The expression of motor sensitization after repeated drug exposure is a behavioral index of drug-
induced neuronal plasticity. The processes engaged during neuronal plasticity have high energy
requirements.24,9,23,40,55 The presence of behavioral measures of neuronal plasticity after 60 days of
abstinence suggests that processes are actively happening during abstinence to maintain these neuronal
changes. This maintenance phase implicates the mitochondria in drug-induced processes. We
hypothesized that meth-induced plasticity occurring during abstinence can be modified via manipulation
of mitochondrial function during the maintenance phase associated with drug abstinence. Rotenone
was utilized as a tool to highlight the contribution of mitochondrial function on maintaining sensitization
during abstinence. We determined a subthreshold dose and treatment duration of rotenone, and we
used this treatment protocol to alter mitochondrial function during early (days 0-6), mid (days 14-20)
and late (days 28-34) phases of meth abstinence. Meth self-administering rats treated with rotenone at
all three time points tested during abstinence did not exhibit meth-induced enhancement in vertical
behaviors seen in the meth/vehicle group while horizontal behaviors were unchanged by meth self-
administration. These results suggest that dynamic processes that maintain meth-induced neuronal
plasticity are sensitive to reductions in energy. These data support our hypothesis that meth-induced
plasticity can be altered by manipulation of mitochondrial function.
Rotenone, administered during mid and late abstinence altered how rats respond to their first exposure
to meth. Meth-induces a variety of cellular responses that require energy.9,17,37,46 The data presented
here suggest that administration of rotenone treatment closer to when the acute challenge is
administered does not allow enough time for damaged mitochondria recover. Saline/rotenone rats
qualitatively exhibited lower vertical motor responses to the meth challenge compared to saline/vehicle
rats when rotenone was administered during mid and late abstinence. The reduction in responsiveness
suggests that the requirements, likely energy dependent, for cells to appropriately respond to meth
were not met. This reduction in motor response was not evident for the horizontal and stereotypic
measure of motor response. The effect of rotenone on vertical aspects of motor activity and the lack of
effect by rotenone on stereotypic behaviors suggest that the brain regions that govern these behaviors,
basal ganglia vs. mesolimbic, have different vulnerability to a mitochondrial challenge. To our
knowledge, there are no studies that compare the energy consumption of limbic brain regions and the
basal ganglia. Differences in sensitivity to the effect of rotenone observed through behavior revealed
that the mitochondria in these brain regions likely react to the effects of rotenone differently. These
differences could suggest that the energy requirements of the cells that reside in the basal ganglia
compared to mesolimbic regions may differ.
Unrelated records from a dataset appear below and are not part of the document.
===== src/rtl/seg7_pkg.sv =====
// Shared types and segment constants for the 7-segment display path.
// Segment vectors are ordered {g,f,e,d,c,b,a} and are active-low (0 = lit).
package seg7_pkg;

    typedef enum logic {
        BLANK = 1'b0,
        SHOW  = 1'b1
    } scan_state_t;

    localparam logic [6:0] SEG_OFF  = 7'h7F;
    localparam logic [6:0] SEG_DASH = 7'h3F;

    localparam logic [6:0] SEG_0 = 7'h40;
    localparam logic [6:0] SEG_1 = 7'h79;
    localparam logic [6:0] SEG_2 = 7'h24;
    localparam logic [6:0] SEG_3 = 7'h30;
    localparam logic [6:0] SEG_4 = 7'h19;
    localparam logic [6:0] SEG_5 = 7'h12;
    localparam logic [6:0] SEG_6 = 7'h02;
    localparam logic [6:0] SEG_7 = 7'h78;
    localparam logic [6:0] SEG_8 = 7'h00;
    localparam logic [6:0] SEG_9 = 7'h10;

endpackage


===== src/rtl/seg7_decoder.sv =====
// Combinational BCD to active-low 7-segment decoder.
// Codes 10..15 are not valid BCD and light only the middle bar as an error marker.
module seg7_decoder (
    input  logic [3:0] bcd,
    output logic [6:0] seg_n
);
    import seg7_pkg::*;

    // Look up the segment pattern for one BCD digit.
    always_comb begin
        seg_n = SEG_DASH;
        case (bcd)
            4'd0:    seg_n = SEG_0;
            4'd1:    seg_n = SEG_1;
            4'd2:    seg_n = SEG_2;
            4'd3:    seg_n = SEG_3;
            4'd4:    seg_n = SEG_4;
            4'd5:    seg_n = SEG_5;
            4'd6:    seg_n = SEG_6;
            4'd7:    seg_n = SEG_7;
            4'd8:    seg_n = SEG_8;
            4'd9:    seg_n = SEG_9;
            default: seg_n = SEG_DASH;
        endcase
    end

endmodule


===== src/rtl/seg7_scan_mux.sv =====
// Time-multiplexed common-anode 7-segment driver.
// Each rising edge of scan_in advances to the next digit, with an optional
// dark gap between digits to suppress ghosting. All outputs are registered
// from next-state values so they switch on the same edge as the scan FSM.
module seg7_scan_mux #(
    parameter int N_DIGITS     = 4,
    parameter int BLANK_CYCLES = 8
) (
    input  logic                        clk,
    input  logic                        rst_n,
    input  logic                        scan_in,
    input  logic                        load,
    input  logic [4*N_DIGITS-1:0]       digits_in,
    input  logic [N_DIGITS-1:0]         dp_in,
    input  logic                        blank_lz,
    output logic [N_DIGITS-1:0]         an_n,
    output logic [6:0]                  seg_n,
    output logic                        dp_n,
    output logic [$clog2(N_DIGITS)-1:0] digit_idx
);
    import seg7_pkg::*;

    localparam int IDX_W = $clog2(N_DIGITS);
    localparam int CNT_W = (BLANK_CYCLES > 1) ? $clog2(BLANK_CYCLES) : 1;
    localparam logic [CNT_W-1:0]    BLANK_LOAD    = CNT_W'((BLANK_CYCLES > 0) ? BLANK_CYCLES - 1 : 0);
    localparam logic [IDX_W-1:0]    LAST_IDX      = IDX_W'(N_DIGITS - 1);
    localparam logic [N_DIGITS-1:0] DIGIT0_ONEHOT = N_DIGITS'(1);

    scan_state_t           state_q, state_d;
    logic [CNT_W-1:0]      blank_cnt_q, blank_cnt_d;
    logic [IDX_W-1:0]      digit_idx_q, digit_idx_d;
    logic                  scan_q, scan_d;
    logic [4*N_DIGITS-1:0] sh_dig_q, sh_dig_d;
    logic [N_DIGITS-1:0]   sh_dp_q, sh_dp_d;
    logic [N_DIGITS-1:0]   an_n_q, an_n_d;
    logic [6:0]            seg_n_q, seg_n_d;
    logic                  dp_n_q, dp_n_d;

    logic                  rise;
    logic [3:0]            dig_nib [N_DIGITS];
    logic [N_DIGITS-1:0]   lz_blank;
    logic [6:0]            dec_seg_n;

    // Split the next shadow value into digits and work out which digits are
    // leading zeros. Digit 0 always shows so a value of zero still reads "0".
    for (genvar gi = 0; gi < N_DIGITS; gi++) begin : g_digit
        assign dig_nib[gi] = sh_dig_d[4*gi +: 4];
        if (gi == 0) begin : g_lsd
            assign lz_blank[gi] = 1'b0;
        end else begin : g_upper
            assign lz_blank[gi] = blank_lz & ~(|sh_dig_d[4*N_DIGITS-1:4*gi]);
        end
    end

    seg7_decoder u_decoder (
        .bcd   (dig_nib[digit_idx_d]),
        .seg_n (dec_seg_n)
    );

    // Scan edge detection, shadow capture and BLANK/SHOW sequencing.
    always_comb begin
        scan_d      = scan_in;
        rise        = scan_in & ~scan_q;
        sh_dig_d    = load ? digits_in : sh_dig_q;
        sh_dp_d     = load ? dp_in : sh_dp_q;
        state_d     = state_q;
        blank_cnt_d = blank_cnt_q;
        digit_idx_d = digit_idx_q;
        case (state_q)
            SHOW: begin
                if (rise) begin
                    digit_idx_d = (digit_idx_q == LAST_IDX) ? '0 : digit_idx_q + 1'b1;
                    if (BLANK_CYCLES > 0) begin
                        state_d     = BLANK;
                        blank_cnt_d = BLANK_LOAD;
                    end
                end
            end
            BLANK: begin
                // A rise here is dropped on purpose: queuing it would skip a digit.
                if (blank_cnt_q == '0) begin
                    state_d = SHOW;
                end else begin
                    blank_cnt_d = blank_cnt_q - 1'b1;
                end
            end
            default: state_d = BLANK;
        endcase
    end

    // Output drive for the coming cycle, based on next state and next shadow.
    always_comb begin
        an_n_d  = '1;
        seg_n_d = SEG_OFF;
        dp_n_d  = 1'b1;
        if (state_d == SHOW && !lz_blank[digit_idx_d]) begin
            an_n_d  = ~(DIGIT0_ONEHOT << digit_idx_d);
            seg_n_d = dec_seg_n;
            dp_n_d  = ~sh_dp_d[digit_idx_d];
        end
    end

    // State and output registers; reset darkens the display at once.
    always_ff @(posedge clk or negedge rst_n) begin
        if (!rst_n) begin
            state_q     <= BLANK;
            blank_cnt_q <= '0;
            digit_idx_q <= '0;
            scan_q      <= 1'b1;
            sh_dig_q    <= '0;
            sh_dp_q     <= '0;
            an_n_q      <= '1;
            seg_n_q     <= SEG_OFF;
            dp_n_q      <= 1'b1;
        end else begin
            state_q     <= state_d;
            blank_cnt_q <= blank_cnt_d;
            digit_idx_q <= digit_idx_d;
            scan_q      <= scan_d;
            sh_dig_q    <= sh_dig_d;
            sh_dp_q     <= sh_dp_d;
            an_n_q      <= an_n_d;
            seg_n_q     <= seg_n_d;
            dp_n_q      <= dp_n_d;
        end
    end

    assign an_n      = an_n_q;
    assign seg_n     = seg_n_q;
    assign dp_n      = dp_n_q;
    assign digit_idx = digit_idx_q;

endmodule
[config.mk]
export PLATFORM = sky130hd
export DESIGN_NAME = bicubic_accum_stage1
export DESIGN_NICKNAME = d
export VERILOG_FILES = /design/src/rtl/bicubic_pkg.sv /design/src/rtl/bicubic_norm_clamp.sv /design/src/rtl/bicubic_accum_stage1.sv
export SDC_FILE = /design/constraint.sdc
export NUM_CORES = 1
export LEC_CHECK = 0
export ABC_CLOCK_PERIOD_IN_PS = 4600
export CAP_MARGIN = 20
export CORE_ASPECT_RATIO = 0.6
export CORE_MARGIN = 1
export CORE_UTILIZATION = 35
export DETAILED_ROUTE_END_ITERATION = 10
export REMOVE_ABC_BUFFERS = 1
export SKIP_LAST_GASP = 1
export SLEW_MARGIN = 20
export SYNTH_ARGS = -nofsm -noshare
export SYNTH_HDL_FRONTEND = slang
export SYNTH_HIERARCHICAL = 1
export SYNTH_SLANG_ARGS = --single-unit
[constraint.sdc]
create_clock -name clk -period 4.6 [get_ports clk]
set_clock_uncertainty 0.05 [all_clocks]
set_input_delay 0.92 -clock clk [delete_from_list [all_inputs] [get_ports clk]]
set_output_delay 0.92 -clock clk [all_outputs]
set_load 0.05 [all_outputs]
## config.mk

```make
export PLATFORM = sky130hd
export DESIGN_NAME = tipi_mailbox_ctrl_flat
export DESIGN_NICKNAME = d
export VERILOG_FILES = /design/src/rtl/tipi_mailbox_ctrl_if.sv /design/src/rtl/tipi_mailbox_ctrl.sv /design/src/flat_wrapper.sv
export SDC_FILE = /design/constraint.sdc
export NUM_CORES = 1
export LEC_CHECK = 0
export CAP_MARGIN = 25
export CORE_MARGIN = 10
export CORE_UTILIZATION = 54
export CTS_CLUSTER_DIAMETER = 200
export CTS_CLUSTER_SIZE = 20
export DETAILED_ROUTE_END_ITERATION = 10
export HOLD_SLACK_MARGIN = 0.15
export PLACE_DENSITY_LB_ADDON = 0.12
export SLEW_MARGIN = 20
export SYNTH_ARGS = -nofsm -noshare
export SYNTH_HDL_FRONTEND = slang
export SYNTH_SLANG_ARGS = --single-unit
```

## constraint.sdc

```tcl
create_clock -name clk -period 3 [get_ports clk]
set_input_delay 0.75 -clock clk [delete_from_list [all_inputs] [get_ports clk]]
set_output_delay 0.75 -clock clk [all_outputs]
set_load 0.05 [all_outputs]
```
Administration of rotenone later in the abstinence period either (i) lowered the capacity of
mitochondria to produce energy necessary to respond to an acute challenge of meth, or (ii) the capacity
was the same, but not enough time to recover so that the meth challenge was rendered toxic. This toxic
effect was evident in rats treated with rotenone during late abstinence with or without a history of meth
exposure. These rats exhibited adverse reactions to the acute meth challenge and experienced seizures.
Seizures can result when the brain is unable to meet increased energy requirements imposed by the
imbalance between excitatory and inhibitory transmitters.68 Meth is known to cause a massive efflux of
these transmitters. If the mitochondria of these rats were damaged, the effects of meth could be toxic
and could lead to seizures. It is difficult to deduce what exactly caused the seizures in these animals, but
because only rotenone-treated animals experienced them, the results implicate mitochondrial
involvement. Further studies are needed to understand the relationship between mitochondrial
function and the neuronal process influenced by meth.
Energy is a key requirement for all cellular function, including the dynamic processes needed for
maintenance of homeostasis, plasticity. This high energy demand implicates the mitochondria
significantly in meth-induced neuronal changes. Mild alterations to mitochondrial function can lead to
detrimental results. For example, rats treated with rotenone during the late phase of abstinence
appeared to be healthy. The animals in this study did not lose weight, were not sick, and were grooming
and moving around normally. Despite their appearance, these animals were not able to appropriately
react to the acute challenge of meth, which resulted in seizures and death. Rotenone administration
also diminished the expression of motor sensitization exhibited by meth/vehicle rats. This indicates that
disrupting energy production during meth abstinence altered the maintenance of brain changes
reflected by the expression of motor sensitization induced by meth. Increasing our understanding of
exactly how the mitochondria respond to the effects of meth would provide evidence on the role of the
mitochondria in meth-induced neurotoxicity and maladaptation. The exact relationship between
mitochondrial processes and drug-induced maladaptation remains to be determined, but this study is
the first to suggest that the mitochondria are key in the ongoing process that maintain these changes.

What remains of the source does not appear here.